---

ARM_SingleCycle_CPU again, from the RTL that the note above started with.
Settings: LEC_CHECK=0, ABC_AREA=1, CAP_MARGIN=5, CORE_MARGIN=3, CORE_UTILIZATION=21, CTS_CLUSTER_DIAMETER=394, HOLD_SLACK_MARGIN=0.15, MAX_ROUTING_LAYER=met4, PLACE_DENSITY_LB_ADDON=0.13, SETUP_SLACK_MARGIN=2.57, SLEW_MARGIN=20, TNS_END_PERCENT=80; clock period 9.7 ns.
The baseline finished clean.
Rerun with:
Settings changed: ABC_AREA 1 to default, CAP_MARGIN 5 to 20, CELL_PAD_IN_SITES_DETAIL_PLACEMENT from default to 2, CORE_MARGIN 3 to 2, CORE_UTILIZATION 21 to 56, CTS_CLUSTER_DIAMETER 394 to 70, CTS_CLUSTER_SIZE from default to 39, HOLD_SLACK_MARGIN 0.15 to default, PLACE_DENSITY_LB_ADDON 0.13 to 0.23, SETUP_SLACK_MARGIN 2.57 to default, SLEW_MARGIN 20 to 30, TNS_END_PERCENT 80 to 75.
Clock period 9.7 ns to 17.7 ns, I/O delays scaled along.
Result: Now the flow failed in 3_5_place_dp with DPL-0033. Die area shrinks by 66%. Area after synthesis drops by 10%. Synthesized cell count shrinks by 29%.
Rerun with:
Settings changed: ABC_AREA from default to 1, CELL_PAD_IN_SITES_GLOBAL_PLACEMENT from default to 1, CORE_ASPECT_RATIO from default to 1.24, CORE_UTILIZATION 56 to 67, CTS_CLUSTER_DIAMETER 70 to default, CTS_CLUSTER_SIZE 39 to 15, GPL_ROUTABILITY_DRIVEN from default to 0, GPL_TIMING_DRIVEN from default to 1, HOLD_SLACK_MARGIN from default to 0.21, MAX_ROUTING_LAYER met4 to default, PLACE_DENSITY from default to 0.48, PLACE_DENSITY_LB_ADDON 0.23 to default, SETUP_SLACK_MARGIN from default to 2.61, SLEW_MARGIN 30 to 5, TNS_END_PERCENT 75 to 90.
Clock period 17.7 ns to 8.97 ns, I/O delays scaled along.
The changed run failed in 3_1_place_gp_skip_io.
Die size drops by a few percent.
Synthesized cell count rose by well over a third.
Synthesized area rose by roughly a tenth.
==> flow/design.v <==
module alu_top(clk, a, b, op, out, carry_out, over_flow, zero);
input clk;
input [31:0] a, b;
input [2:0] op;
output reg [31:0] out;
output reg carry_out, over_flow, zero;
reg [31:0] a_r, b_r;
reg [2:0] op_r;
wire [31:0] alu_out;
wire alu_carry_out, alu_over_flow, alu_zero;
ALU alu_core(a_r, b_r, op_r, alu_out, alu_carry_out, alu_over_flow, alu_zero);
always @(posedge clk) begin
	a_r <= a;
	b_r <= b;
	op_r <= op;
	out <= alu_out;
	carry_out <= alu_carry_out;
	over_flow <= alu_over_flow;
	zero <= alu_zero;
end
endmodule

module xorgate(a, b, out);
output[31:0] out;
input wire[31:0] a, b;
generate  
genvar index;
for (index = 0; index<32; index = index + 1)
	begin: xorgen
		xor xor1(out[index], a[index], b[index]);
	end
endgenerate
endmodule
module andgate(a, b, out);
output[31:0] out;
input[31:0] a, b;
generate  
genvar index;
for (index = 0; index<32; index = index + 1)
	begin: andgen
		and and1(out[index], a[index], b[index]);  
	end
endgenerate
endmodule
module orgate(a, b, out);
output[31:0] out;
input[31:0] a, b;
generate  
genvar index;
for (index = 0; index<32; index = index + 1)
	begin: orgen
		or or1(out[index], a[index], b[index]);
	end
endgenerate
endmodule
module adder(sum, carryout, a, b, carryin);
output sum, carryout;
input a, b, carryin;
xor sumbit(sum, a, b, carryin);
and bc(b_c, b, carryin);
and ac(a_c, a, carryin);
and ab(a_b, a, b);
or cout(carryout, b_c, a_c, a_b);
endmodule
module adder32Bit(addo, carryout, over_flow, A, B, carry_in);
output[31:0] addo;  
output carryout;  
output over_flow;  
input[31:0] A;  
input[31:0] B;  
input carry_in;
wire[31:0] carry_oarray;
adder adder_init (addo[0], carry_oarray[0], A[0], B[0], carry_in);
adder adder1 (addo[1], carry_oarray[1], A[1], B[1], carry_oarray[0]);
generate  
genvar index;
for (index = 2; index<32; index = index + 1)
	begin: add32b
	adder addergen (addo[index], carry_oarray[index], A[index], B[index], carry_oarray[index-1]);
	end
endgenerate
assign carryout = carry_oarray[31];
wire abxor, abcoutxor;
xor xor1(abxor, A[31], B[31]);
xor xor2(abcoutxor, carryout, abxor);
xor xor3(over_flow, addo[31], abcoutxor);
endmodule 
module slt(sum, overflow, slto);
input[31:0] sum;
input overflow;
output slto;
xor slt_xor(slto, sum[31], overflow);
endmodule
module structuralMultiplexer(out, mux_command, ando, oro, xoro, addo, slto);
output[31:0] out;
input[2:0] mux_command;  
input[31:0] ando;  
input[31:0] oro;  
input[31:0] xoro;  
input[31:0] addo;  
input slto;  
wire[2:0] inv_command;
wire[31:0] enableand, enableor, enablexor, enableadd;  
wire enableslt;  
not notCommand0(inv_command[0], mux_command[0]);  
not notCommand1(inv_command[1], mux_command[1]);
not notCommand2(inv_command[2], mux_command[2]);
and slt_and(enableslt, slto, inv_command[2], mux_command[1], inv_command[0]);
generate
genvar index;
for (index = 0; index<32; index = index + 1)
	begin: muxgen 
		and ando_and(enableand[index], ando[index], inv_command[2], mux_command[1], mux_command[0]);  
		and oro_and(enableor[index], oro[index], mux_command[2], inv_command[1], inv_command[0]);  
		and xoro_and(enablexor[index], xoro[index], inv_command[2], inv_command[1], mux_command[0]);  
		and addo_and(enableadd[index], addo[index], inv_command[2], inv_command[1], inv_command[0]);  
		or or1(out[index], enableand[index],  enableor[index], enablexor[index], enableadd[index], enableslt);  
	end
endgenerate
endmodule
module LUT(mux_command, a_inv, b_inv, carry_in, allow_overflow, addr);
output reg[2:0] mux_command;
output reg a_inv;
output reg b_inv;
output reg carry_in;
output reg allow_overflow;
input[2:0] addr;
always @ (addr) begin
	case(addr)
	3'd0: begin mux_command = 3'b000; a_inv = 0; b_inv = 0; carry_in = 0; allow_overflow = 1; end  
	3'd1: begin mux_command = 3'b000; a_inv = 0; b_inv = 1; carry_in = 1; allow_overflow = 1; end  
	3'd2: begin mux_command = 3'b001; a_inv = 0; b_inv = 0; carry_in = 0; allow_overflow = 1; end  
	3'd3: begin mux_command = 3'b010; a_inv = 0; b_inv = 1; carry_in = 1; allow_overflow = 0; end  
	3'd4: begin mux_command = 3'b011; a_inv = 0; b_inv = 0; carry_in = 0; allow_overflow = 1; end  
	3'd6: begin mux_command = 3'b011; a_inv = 1; b_inv = 1; carry_in = 0; allow_overflow = 1; end  
	3'd7: begin mux_command = 3'b100; a_inv = 0; b_inv = 0; carry_in = 0; allow_overflow = 1; end  
	3'd5: begin mux_command = 3'b100; a_inv = 1; b_inv = 1; carry_in = 0; allow_overflow = 1; end  
default: $display("Please check inputs");
endcase
end
endmodule
module ALU(a, b, addr, out, carry_out, over_flow, zero);
input[31:0] a, b;
input[2:0] addr;  
output[31:0] out;
output carry_out, over_flow, zero;
wire carry_in, b_inv;  
wire a_inv, allow_overflow;  
wire[2:0] mux_command;
wire[31:0] A, B;  
wire[31:0] addo, xoro, ando, oro;
wire slto;
LUT lookuptable(mux_command, a_inv, b_inv, carry_in, allow_overflow, addr);
generate
genvar index;
for (index = 0; index<32; index = index + 1)
	begin: abinv_gen
		xor a_invgen(A[index], a[index], a_inv);  
		xor b_invgen(B[index], b[index], b_inv);  
	end
endgenerate
andgate and_gate(A, B, ando);  
orgate or_gate(A, B, oro);  
xorgate xor_gate(A, B, xoro);  
adder32Bit add_gate(addo, carry_out, over_flow, A, B, carry_in);  
slt slt_gate(addo, over_flow, slto);
and allowoverflow_and(overflow, over_flow, allow_overflow);
structuralMultiplexer mux_structure(out, mux_command, ando, oro, xoro, addo, slto);
wire[31:0] equal;
generate  
genvar index1;
for (index1 = 0; index1 <32; index1 = index1+1)begin
                nor nor1(equal[index1], out[index1], 0);
end
endgenerate
and and1(zero, equal[0], equal[1], equal[2], equal[3],equal[4],equal[5],equal[6],equal[7],equal[8],equal[9],equal[10],equal[11],equal[12],equal[13],equal[14],equal[15],equal[16],equal[17],equal[18],equal[19],equal[20],equal[21],equal[22],equal[23],equal[24],equal[25],equal[26],equal[27],equal[28],equal[29],equal[30],equal[31]);
endmodule
Settings: LEC_CHECK=0, ABC_AREA=1, CAP_MARGIN=20, CELL_PAD_IN_SITES_DETAIL_PLACEMENT=1, CELL_PAD_IN_SITES_GLOBAL_PLACEMENT=2, CORE_ASPECT_RATIO=0.65, CORE_MARGIN=7, CORE_UTILIZATION=36, CTS_CLUSTER_DIAMETER=57, CTS_CLUSTER_SIZE=85, GPL_ROUTABILITY_DRIVEN=1, HOLD_SLACK_MARGIN=0.06, MAX_ROUTING_LAYER=met4, PLACE_DENSITY_LB_ADDON=0.09, SETUP_SLACK_MARGIN=2.5, SLEW_MARGIN=5, TNS_END_PERCENT=50; clock period 14.1 ns.
run.sh (not shown) runs the stock make flow with config.mk's settings and CLKGATE_MAP_FILE=.
The starting point produced a clean layout.
Next try:
Settings changed: ABC_AREA 1 to 0, CELL_PAD_IN_SITES_DETAIL_PLACEMENT 1 to 0, CELL_PAD_IN_SITES_GLOBAL_PLACEMENT 2 to 0, CORE_ASPECT_RATIO 0.65 to 0.5, CORE_MARGIN 7 to 8, CTS_CLUSTER_DIAMETER 57 to 397, CTS_CLUSTER_SIZE 85 to 20, GPL_ROUTABILITY_DRIVEN 1 to 0, HOLD_SLACK_MARGIN 0.06 to not set, PLACE_DENSITY set to 0.35, PLACE_DENSITY_LB_ADDON 0.09 to not set, SETUP_SLACK_MARGIN 2.5 to -0.23, SLEW_MARGIN 5 to 20.
Outcome: The new run went through all stages and came out clean. Power went up by 4.3%. Worst setup slack loses 0.98 ns. Non-clock buffer count went up by 26. Design area went up by 3.1%.
Next try:
Settings changed: ABC_AREA 0 to 1, CORE_ASPECT_RATIO 0.5 to 1.76, CORE_MARGIN 8 to 2, CORE_UTILIZATION 36 to 70, PLACE_DENSITY 0.35 to not set, PLACE_DENSITY_LB_ADDON set to 0.16, SETUP_SLACK_MARGIN -0.23 to -0.37.
Clock period 14.1 ns to 13.5 ns, I/O delays scaled along.
Effect: The changed run finished with negative setup slack left; first-iteration DRC count climbs to 2.6 times its value; via count went up by 25%; synthesized cell count goes up by 7.6%; hold slack is better by 0.054 ns; clock power went up by 8.4%.
Power and IR drop assume default switching activity.
==> v16: inputs <==
Design alu_unit, start of the top module:
module alu_unit (
    input  wire        clk,
    input  wire        rst,
    input  wire        in_valid,
    output wire        in_ready,
    input  wire [ 4:0] in_op,
    input  wire [31:0] in_a,
    input  wire [31:0] in_b,
    output reg         out_valid,
    output reg  [31:0] out_result,
    output reg         out_exc
);
Settings: LEC_CHECK=0, ABC_AREA=0, CAP_MARGIN=15, CELL_PAD_IN_SITES_DETAIL_PLACEMENT=2, CORE_MARGIN=8, CORE_UTILIZATION=62, CTS_CLUSTER_SIZE=42, GPL_ROUTABILITY_DRIVEN=0, MAX_ROUTING_LAYER=met4, MIN_ROUTING_LAYER=met2, PLACE_DENSITY=0.6, SETUP_SLACK_MARGIN=5.0, SLEW_MARGIN=30, TNS_END_PERCENT=35; clock period 64.0 ns.
run.sh (not shown) runs the stock make flow with config.mk's settings and CLKGATE_MAP_FILE=.
==> inputs of v21, as changes to v16 <==
Settings changed: ABC_AREA 0 to 1, CAP_MARGIN 15 to 20, CELL_PAD_IN_SITES_DETAIL_PLACEMENT 2 to unset, CORE_MARGIN 8 to 2, CORE_UTILIZATION 62 to 66, CTS_CLUSTER_DIAMETER set to 206, CTS_CLUSTER_SIZE 42 to 64, GPL_ROUTABILITY_DRIVEN 0 to unset, HOLD_SLACK_MARGIN set to 0.29, MAX_ROUTING_LAYER met4 to unset, MIN_ROUTING_LAYER met2 to unset, SETUP_SLACK_MARGIN 5.0 to unset, SLEW_MARGIN 30 to 20, TNS_END_PERCENT 35 to unset.
==> flow/constraint.sdc (replaced) <==
create_clock -name core_clock -period 55.4 [get_ports {clk}]
set_input_delay 11.0800 -clock core_clock [delete_from_list [all_inputs] [get_ports {clk}]]
set_output_delay 11.0800 -clock core_clock [all_outputs]
set_load 0.01 [all_outputs]
==> inputs of v19, as changes to v16 <==
Settings changed: ABC_AREA 0 to 1, CAP_MARGIN 15 to 20, CELL_PAD_IN_SITES_DETAIL_PLACEMENT 2 to unset, CORE_MARGIN 8 to 2, CORE_UTILIZATION 62 to 72, CTS_CLUSTER_DIAMETER set to 167, CTS_CLUSTER_SIZE 42 to 96, GPL_ROUTABILITY_DRIVEN 0 to unset, MAX_ROUTING_LAYER met4 to unset, MIN_ROUTING_LAYER met2 to unset, PLACE_DENSITY 0.6 to 0.38, SETUP_SLACK_MARGIN 5.0 to unset, SLEW_MARGIN 30 to 20, TNS_END_PERCENT 35 to 10.
==> flow/constraint.sdc (replaced) <==
create_clock -name core_clock -period 32.1 [get_ports {clk}]
set_input_delay 6.4200 -clock core_clock [delete_from_list [all_inputs] [get_ports {clk}]]
set_output_delay 6.4200 -clock core_clock [all_outputs]
set_load 0.01 [all_outputs]
==> results.sh <==
# source this file to load flow results
export IMPL_status="stopped before the end"
export IMPL_stop_stage="global routing (5_1_grt)"
export IMPL_tool_error="[ERROR GRT-0116] Global routing finished with congestion. Check the congestion regions in the DRC Viewer."
export IMPL_synth_area_mm2=0.05604
export IMPL_ys_sh_mux_pct=0.5001
export IMPL_die_height_um=295.4
export IMPL_synthTopCellsByCount="2258 x nand2_1, 1500 x inv_1, 813 x ha_1"
export IMPL_simple_gate_area_share_pct=26.94
The numbers above come from v21.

::::

--- TASK INSTRUCTIONS ---
Copy all lines of the records in which the string "failed" can be found.

--- EXERCISE SOLUTION ---
Result: Now the flow failed in 3_5_place_dp with DPL-0033. Die area shrinks by 66%. Area after synthesis drops by 10%. Synthesized cell count shrinks by 29%.
The changed run failed in 3_1_place_gp_skip_io.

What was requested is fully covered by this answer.